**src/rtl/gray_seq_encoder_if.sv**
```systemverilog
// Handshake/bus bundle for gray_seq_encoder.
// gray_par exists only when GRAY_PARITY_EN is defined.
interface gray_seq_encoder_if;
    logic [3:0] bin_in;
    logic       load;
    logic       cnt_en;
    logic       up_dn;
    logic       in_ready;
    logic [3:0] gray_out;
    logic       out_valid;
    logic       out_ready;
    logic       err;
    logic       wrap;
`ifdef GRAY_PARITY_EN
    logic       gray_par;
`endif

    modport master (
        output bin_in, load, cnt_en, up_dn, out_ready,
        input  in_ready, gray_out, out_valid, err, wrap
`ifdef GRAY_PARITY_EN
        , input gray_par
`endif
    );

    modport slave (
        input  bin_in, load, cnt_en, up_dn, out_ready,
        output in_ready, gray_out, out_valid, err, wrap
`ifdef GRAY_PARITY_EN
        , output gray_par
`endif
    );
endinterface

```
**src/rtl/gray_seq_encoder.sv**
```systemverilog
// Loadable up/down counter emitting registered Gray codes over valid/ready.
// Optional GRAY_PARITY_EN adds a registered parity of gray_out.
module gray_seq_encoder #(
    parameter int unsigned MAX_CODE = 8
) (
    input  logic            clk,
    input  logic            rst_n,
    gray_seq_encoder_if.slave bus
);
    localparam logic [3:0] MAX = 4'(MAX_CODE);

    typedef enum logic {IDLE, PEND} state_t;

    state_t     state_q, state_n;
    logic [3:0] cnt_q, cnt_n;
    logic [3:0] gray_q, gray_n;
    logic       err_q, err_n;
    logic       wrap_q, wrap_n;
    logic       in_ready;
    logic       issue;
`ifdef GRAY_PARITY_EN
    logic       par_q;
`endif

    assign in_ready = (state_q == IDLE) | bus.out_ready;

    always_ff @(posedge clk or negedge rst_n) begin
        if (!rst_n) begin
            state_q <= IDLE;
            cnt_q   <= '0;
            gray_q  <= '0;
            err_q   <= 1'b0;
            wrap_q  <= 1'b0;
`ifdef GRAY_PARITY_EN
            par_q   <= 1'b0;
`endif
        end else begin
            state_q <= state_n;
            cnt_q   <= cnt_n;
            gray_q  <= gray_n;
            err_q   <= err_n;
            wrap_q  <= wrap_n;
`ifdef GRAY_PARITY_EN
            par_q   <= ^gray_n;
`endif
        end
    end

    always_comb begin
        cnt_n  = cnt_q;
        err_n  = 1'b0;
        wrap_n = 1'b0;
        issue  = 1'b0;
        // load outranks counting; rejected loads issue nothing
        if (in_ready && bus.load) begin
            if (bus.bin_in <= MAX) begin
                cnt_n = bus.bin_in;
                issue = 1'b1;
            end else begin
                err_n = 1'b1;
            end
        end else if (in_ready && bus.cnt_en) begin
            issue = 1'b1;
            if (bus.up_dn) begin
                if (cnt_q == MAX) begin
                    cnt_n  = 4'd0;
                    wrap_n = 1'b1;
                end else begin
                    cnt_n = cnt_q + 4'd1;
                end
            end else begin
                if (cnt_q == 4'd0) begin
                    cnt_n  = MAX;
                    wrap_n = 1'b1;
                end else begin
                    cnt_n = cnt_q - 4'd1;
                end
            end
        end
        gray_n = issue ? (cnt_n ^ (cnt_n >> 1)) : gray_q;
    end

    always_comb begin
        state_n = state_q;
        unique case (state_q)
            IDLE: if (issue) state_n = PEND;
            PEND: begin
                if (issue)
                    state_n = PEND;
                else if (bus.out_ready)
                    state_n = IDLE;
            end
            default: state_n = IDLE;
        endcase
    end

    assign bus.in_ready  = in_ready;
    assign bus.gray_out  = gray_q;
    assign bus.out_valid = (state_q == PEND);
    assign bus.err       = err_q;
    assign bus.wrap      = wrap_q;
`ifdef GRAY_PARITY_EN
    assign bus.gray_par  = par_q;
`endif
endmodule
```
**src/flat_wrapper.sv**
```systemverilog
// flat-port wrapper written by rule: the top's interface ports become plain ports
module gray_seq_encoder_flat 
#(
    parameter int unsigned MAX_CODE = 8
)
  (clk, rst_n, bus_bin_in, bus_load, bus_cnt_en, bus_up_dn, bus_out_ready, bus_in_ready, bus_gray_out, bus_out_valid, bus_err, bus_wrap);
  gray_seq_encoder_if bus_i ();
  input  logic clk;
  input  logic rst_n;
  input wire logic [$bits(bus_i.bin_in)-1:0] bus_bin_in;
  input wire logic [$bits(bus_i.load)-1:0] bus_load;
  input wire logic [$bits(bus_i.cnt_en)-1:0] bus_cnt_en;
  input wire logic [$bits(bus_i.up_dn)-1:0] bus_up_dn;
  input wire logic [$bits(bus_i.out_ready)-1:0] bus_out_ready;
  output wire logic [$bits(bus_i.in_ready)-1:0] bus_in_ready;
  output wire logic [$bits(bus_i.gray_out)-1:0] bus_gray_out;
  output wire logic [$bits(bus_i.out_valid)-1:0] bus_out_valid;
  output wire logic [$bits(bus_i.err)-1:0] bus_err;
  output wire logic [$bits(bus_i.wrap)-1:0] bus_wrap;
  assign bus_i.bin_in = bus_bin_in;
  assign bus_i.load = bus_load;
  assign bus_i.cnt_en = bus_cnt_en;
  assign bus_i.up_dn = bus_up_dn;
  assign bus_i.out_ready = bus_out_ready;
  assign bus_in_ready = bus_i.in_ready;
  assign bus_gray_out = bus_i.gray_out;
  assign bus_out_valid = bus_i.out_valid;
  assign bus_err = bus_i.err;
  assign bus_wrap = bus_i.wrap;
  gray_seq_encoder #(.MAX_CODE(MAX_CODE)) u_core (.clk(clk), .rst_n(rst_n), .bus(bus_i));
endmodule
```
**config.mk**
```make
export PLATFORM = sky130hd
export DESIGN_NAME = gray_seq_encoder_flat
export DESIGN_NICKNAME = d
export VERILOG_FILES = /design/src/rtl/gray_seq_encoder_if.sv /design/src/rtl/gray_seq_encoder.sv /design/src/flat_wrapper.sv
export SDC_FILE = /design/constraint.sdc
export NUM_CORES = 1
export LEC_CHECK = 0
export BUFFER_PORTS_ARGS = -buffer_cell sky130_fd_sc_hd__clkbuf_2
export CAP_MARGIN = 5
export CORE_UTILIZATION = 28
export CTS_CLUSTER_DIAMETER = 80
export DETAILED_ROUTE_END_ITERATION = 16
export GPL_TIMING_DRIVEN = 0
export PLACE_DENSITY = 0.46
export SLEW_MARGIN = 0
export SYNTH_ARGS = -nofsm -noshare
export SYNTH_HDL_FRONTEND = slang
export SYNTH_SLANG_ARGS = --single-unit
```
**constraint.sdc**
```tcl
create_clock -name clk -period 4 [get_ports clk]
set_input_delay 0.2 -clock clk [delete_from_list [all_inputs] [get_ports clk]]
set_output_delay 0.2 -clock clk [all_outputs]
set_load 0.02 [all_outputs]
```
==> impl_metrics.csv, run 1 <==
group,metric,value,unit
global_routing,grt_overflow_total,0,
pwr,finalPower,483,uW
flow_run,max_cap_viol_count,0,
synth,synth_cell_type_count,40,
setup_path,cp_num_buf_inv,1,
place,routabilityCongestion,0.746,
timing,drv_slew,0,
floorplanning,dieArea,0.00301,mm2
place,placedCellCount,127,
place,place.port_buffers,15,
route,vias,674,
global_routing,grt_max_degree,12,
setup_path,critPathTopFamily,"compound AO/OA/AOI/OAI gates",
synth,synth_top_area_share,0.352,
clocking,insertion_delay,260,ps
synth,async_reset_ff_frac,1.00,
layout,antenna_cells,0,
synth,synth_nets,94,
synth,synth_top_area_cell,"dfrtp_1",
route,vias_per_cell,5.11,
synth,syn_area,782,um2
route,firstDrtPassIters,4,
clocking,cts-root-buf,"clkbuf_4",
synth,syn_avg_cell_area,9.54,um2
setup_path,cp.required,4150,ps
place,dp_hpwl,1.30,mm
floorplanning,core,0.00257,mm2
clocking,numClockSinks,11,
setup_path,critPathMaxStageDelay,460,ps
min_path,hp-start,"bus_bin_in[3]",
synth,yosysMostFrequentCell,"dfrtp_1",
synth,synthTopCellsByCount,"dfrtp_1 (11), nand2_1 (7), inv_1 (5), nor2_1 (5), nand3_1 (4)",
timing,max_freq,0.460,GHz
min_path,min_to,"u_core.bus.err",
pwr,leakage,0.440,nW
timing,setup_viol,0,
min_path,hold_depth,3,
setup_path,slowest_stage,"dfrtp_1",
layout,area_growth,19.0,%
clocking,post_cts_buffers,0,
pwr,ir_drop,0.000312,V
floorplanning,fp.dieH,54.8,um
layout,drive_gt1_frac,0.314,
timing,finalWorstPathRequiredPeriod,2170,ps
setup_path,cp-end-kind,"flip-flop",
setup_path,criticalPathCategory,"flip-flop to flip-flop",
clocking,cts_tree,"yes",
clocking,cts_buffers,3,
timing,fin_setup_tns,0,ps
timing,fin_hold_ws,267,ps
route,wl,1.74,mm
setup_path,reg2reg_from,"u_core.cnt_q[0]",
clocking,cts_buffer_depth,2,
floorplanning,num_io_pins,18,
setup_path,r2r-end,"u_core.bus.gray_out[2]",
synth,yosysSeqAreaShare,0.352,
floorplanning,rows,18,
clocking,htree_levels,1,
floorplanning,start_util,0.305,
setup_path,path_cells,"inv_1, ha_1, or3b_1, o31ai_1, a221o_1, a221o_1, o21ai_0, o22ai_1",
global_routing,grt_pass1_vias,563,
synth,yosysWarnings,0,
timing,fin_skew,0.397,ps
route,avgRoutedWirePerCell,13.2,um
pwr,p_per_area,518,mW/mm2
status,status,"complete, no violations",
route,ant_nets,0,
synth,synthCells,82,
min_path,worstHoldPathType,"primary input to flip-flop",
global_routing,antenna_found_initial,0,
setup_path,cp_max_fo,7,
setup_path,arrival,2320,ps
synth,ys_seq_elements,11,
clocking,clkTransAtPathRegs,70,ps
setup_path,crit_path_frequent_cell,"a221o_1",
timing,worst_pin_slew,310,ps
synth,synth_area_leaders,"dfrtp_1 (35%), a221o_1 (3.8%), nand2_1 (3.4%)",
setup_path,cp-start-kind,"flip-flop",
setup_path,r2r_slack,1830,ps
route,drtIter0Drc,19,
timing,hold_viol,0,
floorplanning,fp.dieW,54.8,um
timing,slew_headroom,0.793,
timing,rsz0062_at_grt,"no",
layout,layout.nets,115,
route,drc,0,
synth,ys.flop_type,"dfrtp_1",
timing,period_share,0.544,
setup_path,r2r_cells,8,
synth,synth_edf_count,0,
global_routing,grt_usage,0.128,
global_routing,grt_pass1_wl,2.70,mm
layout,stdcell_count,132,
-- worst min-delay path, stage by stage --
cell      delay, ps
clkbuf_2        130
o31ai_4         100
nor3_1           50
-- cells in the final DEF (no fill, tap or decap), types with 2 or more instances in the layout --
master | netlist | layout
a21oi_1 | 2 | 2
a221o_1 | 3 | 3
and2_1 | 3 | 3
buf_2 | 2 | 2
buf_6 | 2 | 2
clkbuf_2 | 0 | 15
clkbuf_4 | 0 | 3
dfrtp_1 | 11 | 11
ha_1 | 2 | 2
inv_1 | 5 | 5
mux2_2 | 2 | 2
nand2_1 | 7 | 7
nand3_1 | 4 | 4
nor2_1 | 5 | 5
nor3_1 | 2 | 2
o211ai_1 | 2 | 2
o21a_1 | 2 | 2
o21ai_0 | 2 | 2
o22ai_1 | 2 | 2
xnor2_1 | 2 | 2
+++
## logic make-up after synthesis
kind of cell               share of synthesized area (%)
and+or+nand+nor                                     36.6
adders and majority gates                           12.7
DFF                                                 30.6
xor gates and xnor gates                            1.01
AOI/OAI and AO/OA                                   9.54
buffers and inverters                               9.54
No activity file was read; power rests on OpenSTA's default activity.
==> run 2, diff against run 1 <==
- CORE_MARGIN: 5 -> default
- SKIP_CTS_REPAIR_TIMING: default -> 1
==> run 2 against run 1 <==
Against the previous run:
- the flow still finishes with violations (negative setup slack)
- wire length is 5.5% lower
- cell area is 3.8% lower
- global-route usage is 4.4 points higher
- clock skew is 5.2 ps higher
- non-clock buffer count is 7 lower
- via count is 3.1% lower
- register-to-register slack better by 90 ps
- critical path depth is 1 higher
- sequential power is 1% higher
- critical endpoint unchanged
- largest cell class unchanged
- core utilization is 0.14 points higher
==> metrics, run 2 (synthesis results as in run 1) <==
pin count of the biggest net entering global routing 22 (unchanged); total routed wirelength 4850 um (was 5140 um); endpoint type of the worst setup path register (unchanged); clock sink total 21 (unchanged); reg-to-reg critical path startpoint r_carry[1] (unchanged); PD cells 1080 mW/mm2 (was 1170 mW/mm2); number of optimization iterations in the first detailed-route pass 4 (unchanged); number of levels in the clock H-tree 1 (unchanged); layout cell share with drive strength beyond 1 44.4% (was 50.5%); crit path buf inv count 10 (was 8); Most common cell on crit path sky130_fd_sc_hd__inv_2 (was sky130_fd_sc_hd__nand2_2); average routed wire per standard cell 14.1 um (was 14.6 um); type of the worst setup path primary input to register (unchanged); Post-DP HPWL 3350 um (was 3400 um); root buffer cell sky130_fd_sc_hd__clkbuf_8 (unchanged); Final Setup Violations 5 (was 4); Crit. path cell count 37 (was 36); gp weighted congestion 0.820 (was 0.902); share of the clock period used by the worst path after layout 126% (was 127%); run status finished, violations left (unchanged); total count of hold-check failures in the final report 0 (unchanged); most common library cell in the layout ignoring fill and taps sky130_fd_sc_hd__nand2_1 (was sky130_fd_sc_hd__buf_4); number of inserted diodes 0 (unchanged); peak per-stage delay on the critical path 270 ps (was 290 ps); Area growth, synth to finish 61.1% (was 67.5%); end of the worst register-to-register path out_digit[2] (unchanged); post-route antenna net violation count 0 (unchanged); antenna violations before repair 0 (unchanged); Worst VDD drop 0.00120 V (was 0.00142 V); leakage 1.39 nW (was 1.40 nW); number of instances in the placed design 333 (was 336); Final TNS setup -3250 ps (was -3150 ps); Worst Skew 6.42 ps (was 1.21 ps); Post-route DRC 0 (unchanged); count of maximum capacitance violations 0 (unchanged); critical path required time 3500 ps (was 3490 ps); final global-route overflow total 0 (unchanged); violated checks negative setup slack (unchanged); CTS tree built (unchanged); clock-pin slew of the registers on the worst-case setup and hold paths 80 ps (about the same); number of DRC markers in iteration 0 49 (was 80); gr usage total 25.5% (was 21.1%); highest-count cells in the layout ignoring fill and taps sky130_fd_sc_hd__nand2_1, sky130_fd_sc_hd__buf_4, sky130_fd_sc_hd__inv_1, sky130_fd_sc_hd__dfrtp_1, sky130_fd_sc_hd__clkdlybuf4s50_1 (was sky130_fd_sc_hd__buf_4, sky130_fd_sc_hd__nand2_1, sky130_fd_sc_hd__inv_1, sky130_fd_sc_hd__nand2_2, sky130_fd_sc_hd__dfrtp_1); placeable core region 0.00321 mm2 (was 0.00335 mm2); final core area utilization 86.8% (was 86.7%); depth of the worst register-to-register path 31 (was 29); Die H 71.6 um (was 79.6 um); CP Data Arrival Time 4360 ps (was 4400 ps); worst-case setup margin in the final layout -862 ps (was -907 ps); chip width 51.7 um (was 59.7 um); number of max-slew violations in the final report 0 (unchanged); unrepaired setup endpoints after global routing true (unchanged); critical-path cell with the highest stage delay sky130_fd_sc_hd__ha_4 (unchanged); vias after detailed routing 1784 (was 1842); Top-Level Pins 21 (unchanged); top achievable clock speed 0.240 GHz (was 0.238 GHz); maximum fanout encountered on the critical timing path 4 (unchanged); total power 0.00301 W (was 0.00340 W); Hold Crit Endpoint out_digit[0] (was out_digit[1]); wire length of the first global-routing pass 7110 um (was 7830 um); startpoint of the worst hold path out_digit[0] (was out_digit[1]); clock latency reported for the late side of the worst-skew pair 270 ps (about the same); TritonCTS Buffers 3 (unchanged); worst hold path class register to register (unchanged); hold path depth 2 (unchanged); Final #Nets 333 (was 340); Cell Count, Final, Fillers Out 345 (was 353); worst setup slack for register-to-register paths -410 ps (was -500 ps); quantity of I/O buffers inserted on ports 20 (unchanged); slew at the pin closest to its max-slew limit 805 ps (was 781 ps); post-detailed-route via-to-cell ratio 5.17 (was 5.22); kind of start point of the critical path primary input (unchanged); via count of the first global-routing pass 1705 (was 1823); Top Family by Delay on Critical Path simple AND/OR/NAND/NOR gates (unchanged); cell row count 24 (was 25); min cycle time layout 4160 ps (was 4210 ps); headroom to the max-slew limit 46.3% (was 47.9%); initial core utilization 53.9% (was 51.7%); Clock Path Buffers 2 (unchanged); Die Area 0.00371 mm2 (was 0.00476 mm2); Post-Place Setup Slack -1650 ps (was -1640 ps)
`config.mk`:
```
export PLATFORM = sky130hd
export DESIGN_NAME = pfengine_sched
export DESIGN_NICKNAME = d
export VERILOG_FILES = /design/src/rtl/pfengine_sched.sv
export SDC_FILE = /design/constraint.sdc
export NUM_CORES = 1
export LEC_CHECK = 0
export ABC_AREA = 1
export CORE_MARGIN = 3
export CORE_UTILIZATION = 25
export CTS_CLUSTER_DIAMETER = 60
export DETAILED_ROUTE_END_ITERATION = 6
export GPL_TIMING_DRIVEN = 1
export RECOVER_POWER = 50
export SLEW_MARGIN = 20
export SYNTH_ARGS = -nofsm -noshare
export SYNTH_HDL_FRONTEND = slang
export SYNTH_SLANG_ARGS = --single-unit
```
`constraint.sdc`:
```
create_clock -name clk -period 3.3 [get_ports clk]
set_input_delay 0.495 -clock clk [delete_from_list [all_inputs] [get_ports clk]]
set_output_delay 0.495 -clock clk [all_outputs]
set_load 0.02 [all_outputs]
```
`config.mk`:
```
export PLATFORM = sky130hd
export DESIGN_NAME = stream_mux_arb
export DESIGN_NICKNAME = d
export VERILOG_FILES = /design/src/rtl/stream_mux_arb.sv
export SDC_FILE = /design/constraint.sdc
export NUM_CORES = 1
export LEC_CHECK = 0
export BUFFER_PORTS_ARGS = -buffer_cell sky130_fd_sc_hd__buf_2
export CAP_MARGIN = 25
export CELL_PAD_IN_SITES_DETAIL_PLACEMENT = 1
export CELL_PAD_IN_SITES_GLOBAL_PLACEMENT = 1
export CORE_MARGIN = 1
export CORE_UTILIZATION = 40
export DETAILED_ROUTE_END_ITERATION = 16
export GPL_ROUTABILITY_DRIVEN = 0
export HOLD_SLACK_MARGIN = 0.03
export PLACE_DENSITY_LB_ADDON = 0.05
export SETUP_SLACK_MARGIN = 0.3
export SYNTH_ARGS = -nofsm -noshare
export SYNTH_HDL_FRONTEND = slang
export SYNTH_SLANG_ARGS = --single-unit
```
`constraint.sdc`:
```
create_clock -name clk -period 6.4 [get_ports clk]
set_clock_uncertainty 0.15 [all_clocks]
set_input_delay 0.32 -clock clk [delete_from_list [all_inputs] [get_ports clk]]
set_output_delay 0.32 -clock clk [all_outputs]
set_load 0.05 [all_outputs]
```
+++
## [Problem description]
Beginning with the line above that contains "## logic make-up after synthesis", copy each line exactly up to and including the line that contains "metrics, run 2", and go no further.

## [Result of the task]
## logic make-up after synthesis
kind of cell               share of synthesized area (%)
and+or+nand+nor                                     36.6
adders and majority gates                           12.7
DFF                                                 30.6
xor gates and xnor gates                            1.01
AOI/OAI and AO/OA                                   9.54
buffers and inverters                               9.54
No activity file was read; power rests on OpenSTA's default activity.
==> run 2, diff against run 1 <==
- CORE_MARGIN: 5 -> default
- SKIP_CTS_REPAIR_TIMING: default -> 1
==> run 2 against run 1 <==
Against the previous run:
- the flow still finishes with violations (negative setup slack)
- wire length is 5.5% lower
- cell area is 3.8% lower
- global-route usage is 4.4 points higher
- clock skew is 5.2 ps higher
- non-clock buffer count is 7 lower
- via count is 3.1% lower
- register-to-register slack better by 90 ps
- critical path depth is 1 higher
- sequential power is 1% higher
- critical endpoint unchanged
- largest cell class unchanged
- core utilization is 0.14 points higher
==> metrics, run 2 (synthesis results as in run 1) <==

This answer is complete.